[Saved entries]
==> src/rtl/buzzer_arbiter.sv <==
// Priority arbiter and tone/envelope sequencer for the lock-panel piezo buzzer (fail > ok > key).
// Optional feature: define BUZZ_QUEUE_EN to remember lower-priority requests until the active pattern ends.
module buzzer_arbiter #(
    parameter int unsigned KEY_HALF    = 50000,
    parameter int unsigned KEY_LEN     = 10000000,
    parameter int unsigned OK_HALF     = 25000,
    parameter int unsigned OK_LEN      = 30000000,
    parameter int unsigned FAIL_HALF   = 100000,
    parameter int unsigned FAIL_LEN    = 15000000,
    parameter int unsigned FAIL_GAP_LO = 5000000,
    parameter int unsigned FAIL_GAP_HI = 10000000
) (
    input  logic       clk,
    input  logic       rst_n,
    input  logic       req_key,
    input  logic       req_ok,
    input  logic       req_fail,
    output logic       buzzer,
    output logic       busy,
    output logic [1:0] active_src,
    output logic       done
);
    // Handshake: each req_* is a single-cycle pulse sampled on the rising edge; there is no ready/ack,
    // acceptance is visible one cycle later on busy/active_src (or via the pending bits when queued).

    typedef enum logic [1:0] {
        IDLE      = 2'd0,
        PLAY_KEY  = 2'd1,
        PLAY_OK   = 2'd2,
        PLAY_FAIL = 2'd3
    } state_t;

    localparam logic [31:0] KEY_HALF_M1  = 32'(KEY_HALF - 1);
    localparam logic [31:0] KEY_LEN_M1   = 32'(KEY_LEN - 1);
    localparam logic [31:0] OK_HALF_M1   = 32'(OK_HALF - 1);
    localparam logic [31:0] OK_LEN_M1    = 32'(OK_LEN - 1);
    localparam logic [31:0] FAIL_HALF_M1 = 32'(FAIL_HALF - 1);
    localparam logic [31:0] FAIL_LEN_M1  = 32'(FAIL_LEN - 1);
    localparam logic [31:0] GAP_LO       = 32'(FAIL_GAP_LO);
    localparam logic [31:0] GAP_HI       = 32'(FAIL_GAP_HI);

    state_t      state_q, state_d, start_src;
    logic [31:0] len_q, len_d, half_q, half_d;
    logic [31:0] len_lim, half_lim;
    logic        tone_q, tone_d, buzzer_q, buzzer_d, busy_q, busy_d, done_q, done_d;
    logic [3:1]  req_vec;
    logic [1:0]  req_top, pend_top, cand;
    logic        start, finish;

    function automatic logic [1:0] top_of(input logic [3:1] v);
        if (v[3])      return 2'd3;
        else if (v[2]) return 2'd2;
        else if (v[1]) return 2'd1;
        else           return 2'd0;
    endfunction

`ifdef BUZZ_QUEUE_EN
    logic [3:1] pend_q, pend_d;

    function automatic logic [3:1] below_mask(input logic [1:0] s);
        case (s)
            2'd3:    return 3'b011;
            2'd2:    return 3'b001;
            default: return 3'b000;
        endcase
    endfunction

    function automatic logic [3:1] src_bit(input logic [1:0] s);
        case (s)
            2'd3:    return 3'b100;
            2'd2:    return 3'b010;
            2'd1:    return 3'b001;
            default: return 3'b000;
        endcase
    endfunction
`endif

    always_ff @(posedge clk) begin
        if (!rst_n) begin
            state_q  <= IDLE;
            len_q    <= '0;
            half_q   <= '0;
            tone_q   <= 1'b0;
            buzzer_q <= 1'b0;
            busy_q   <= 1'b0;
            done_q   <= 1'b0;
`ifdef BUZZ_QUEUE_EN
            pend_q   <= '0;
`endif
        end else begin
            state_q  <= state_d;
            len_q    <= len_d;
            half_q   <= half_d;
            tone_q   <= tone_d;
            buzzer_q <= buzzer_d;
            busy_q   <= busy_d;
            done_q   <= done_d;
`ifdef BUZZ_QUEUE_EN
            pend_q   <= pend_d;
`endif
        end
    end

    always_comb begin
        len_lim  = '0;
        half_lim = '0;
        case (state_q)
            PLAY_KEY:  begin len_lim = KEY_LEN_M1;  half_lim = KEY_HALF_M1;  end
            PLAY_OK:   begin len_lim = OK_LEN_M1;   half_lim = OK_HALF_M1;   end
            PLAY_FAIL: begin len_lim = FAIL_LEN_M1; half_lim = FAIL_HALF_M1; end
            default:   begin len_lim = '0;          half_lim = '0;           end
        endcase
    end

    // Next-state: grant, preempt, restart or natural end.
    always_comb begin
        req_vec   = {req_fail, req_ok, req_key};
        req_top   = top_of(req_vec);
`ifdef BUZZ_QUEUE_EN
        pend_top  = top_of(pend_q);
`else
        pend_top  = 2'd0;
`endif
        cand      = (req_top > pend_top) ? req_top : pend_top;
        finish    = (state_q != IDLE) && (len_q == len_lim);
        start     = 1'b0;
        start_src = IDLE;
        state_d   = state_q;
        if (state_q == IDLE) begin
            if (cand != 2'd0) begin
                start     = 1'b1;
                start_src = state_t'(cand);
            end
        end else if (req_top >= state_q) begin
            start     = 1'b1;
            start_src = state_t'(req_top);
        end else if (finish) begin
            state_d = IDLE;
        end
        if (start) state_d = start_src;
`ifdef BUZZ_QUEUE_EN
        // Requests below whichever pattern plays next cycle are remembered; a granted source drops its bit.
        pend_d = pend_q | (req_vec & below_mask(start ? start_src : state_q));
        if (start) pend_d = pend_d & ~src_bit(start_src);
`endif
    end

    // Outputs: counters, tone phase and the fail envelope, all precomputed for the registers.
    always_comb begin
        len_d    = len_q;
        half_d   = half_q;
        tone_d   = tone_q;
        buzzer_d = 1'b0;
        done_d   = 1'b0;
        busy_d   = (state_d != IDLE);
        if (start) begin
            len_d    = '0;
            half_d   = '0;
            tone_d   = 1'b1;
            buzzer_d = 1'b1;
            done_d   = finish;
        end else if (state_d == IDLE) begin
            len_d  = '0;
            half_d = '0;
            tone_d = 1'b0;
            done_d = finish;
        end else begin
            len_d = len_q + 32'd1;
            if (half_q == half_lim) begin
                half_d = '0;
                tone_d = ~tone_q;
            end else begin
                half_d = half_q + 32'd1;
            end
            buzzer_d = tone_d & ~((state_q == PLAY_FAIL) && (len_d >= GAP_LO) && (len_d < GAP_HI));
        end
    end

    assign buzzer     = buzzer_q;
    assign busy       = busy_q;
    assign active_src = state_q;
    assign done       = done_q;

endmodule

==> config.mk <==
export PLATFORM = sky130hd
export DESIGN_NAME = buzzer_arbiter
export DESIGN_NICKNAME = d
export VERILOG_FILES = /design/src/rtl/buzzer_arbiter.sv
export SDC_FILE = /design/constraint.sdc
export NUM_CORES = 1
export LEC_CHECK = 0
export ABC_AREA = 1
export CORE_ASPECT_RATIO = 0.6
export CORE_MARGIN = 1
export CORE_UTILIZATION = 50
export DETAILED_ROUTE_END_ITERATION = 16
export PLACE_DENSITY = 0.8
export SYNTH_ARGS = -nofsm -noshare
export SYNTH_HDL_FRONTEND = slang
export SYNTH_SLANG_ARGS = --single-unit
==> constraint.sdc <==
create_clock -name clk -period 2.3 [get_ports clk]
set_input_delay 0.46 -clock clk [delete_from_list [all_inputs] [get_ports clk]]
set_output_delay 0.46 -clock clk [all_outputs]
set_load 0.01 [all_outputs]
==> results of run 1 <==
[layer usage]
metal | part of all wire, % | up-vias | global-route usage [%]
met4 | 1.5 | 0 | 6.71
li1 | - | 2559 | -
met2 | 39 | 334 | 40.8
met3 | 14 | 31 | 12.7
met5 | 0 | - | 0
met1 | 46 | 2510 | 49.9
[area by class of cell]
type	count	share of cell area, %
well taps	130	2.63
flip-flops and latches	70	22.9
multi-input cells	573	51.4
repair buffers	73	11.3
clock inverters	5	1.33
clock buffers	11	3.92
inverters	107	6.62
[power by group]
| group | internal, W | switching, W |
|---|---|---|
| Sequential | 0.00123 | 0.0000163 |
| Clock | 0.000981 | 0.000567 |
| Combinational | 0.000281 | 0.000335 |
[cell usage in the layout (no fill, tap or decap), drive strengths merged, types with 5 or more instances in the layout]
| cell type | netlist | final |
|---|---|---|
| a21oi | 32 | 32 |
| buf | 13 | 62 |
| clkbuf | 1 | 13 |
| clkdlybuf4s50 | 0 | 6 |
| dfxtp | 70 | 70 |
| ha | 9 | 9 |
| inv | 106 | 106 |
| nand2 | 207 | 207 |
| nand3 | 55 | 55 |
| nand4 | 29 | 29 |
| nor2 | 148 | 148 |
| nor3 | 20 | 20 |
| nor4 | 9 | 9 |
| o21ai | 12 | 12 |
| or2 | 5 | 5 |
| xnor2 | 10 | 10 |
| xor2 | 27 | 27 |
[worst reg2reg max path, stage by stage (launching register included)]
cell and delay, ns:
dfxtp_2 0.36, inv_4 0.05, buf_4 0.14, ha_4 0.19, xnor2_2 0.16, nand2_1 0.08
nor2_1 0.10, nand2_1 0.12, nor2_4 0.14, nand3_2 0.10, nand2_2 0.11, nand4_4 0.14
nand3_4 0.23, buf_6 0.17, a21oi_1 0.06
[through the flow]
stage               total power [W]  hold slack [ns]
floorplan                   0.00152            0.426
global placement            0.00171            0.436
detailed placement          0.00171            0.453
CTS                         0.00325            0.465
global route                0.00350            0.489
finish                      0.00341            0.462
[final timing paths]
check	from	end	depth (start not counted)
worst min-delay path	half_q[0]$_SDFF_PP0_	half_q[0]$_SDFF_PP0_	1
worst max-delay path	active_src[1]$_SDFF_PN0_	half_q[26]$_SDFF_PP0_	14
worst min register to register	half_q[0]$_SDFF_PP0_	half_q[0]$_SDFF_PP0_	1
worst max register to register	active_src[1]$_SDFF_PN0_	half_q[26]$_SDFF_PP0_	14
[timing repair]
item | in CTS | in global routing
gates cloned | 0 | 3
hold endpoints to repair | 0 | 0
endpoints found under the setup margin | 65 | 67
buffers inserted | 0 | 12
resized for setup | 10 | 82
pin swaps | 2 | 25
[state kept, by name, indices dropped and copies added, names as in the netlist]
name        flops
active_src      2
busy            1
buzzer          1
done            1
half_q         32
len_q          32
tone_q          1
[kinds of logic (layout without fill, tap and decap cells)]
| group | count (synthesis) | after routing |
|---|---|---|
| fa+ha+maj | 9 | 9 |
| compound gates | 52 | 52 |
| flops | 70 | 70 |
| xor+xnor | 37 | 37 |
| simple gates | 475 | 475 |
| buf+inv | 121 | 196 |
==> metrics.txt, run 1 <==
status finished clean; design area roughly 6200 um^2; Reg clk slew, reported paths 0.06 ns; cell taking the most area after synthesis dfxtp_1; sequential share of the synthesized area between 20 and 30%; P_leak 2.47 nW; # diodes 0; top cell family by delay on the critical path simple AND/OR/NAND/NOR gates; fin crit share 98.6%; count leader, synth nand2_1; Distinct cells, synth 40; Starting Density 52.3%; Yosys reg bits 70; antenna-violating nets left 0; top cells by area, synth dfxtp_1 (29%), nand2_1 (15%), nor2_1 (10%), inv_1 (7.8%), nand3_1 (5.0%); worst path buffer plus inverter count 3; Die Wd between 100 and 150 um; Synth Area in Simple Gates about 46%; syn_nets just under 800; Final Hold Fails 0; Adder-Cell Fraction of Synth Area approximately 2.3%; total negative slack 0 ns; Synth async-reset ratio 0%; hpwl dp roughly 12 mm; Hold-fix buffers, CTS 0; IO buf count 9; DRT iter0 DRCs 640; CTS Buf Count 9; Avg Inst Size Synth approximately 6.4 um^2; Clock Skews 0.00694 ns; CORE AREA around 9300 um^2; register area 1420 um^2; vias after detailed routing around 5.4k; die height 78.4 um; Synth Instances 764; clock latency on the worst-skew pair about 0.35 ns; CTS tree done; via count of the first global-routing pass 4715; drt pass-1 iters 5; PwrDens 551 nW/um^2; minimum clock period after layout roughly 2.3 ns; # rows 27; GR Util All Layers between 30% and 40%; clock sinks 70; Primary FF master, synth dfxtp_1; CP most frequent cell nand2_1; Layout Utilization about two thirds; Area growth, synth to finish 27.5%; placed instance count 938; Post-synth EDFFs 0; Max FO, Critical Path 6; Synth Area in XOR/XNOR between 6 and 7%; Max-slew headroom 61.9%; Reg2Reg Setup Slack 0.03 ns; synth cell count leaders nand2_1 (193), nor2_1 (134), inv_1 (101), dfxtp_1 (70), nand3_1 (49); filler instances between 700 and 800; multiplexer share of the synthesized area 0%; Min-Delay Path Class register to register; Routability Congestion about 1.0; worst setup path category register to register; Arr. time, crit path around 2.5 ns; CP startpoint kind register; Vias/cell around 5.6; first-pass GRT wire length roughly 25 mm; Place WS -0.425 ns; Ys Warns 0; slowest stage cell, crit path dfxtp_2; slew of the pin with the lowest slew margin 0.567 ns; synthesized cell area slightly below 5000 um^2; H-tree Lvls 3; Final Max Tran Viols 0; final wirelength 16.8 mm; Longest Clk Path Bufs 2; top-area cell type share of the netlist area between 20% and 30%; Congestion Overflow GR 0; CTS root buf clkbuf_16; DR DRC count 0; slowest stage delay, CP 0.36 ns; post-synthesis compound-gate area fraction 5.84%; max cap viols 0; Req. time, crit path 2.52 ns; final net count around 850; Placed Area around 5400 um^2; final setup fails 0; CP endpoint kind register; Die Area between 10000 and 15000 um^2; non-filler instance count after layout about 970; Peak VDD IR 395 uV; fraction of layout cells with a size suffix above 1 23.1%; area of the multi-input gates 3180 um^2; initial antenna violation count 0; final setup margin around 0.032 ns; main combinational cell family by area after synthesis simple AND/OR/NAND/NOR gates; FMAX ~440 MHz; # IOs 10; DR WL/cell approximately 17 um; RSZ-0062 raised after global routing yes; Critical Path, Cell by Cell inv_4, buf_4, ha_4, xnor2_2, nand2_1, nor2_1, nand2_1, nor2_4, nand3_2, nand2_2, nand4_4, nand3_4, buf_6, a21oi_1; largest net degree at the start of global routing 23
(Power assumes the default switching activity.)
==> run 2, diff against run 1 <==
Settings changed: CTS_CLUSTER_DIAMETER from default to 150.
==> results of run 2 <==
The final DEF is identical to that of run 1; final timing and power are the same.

#### [What the task asks]
Which lines should be output? Exactly those from the first line of the data through the line containing "active pattern ends.", inclusive.

#### [Response for this exercise]
==> src/rtl/buzzer_arbiter.sv <==
// Priority arbiter and tone/envelope sequencer for the lock-panel piezo buzzer (fail > ok > key).
// Optional feature: define BUZZ_QUEUE_EN to remember lower-priority requests until the active pattern ends.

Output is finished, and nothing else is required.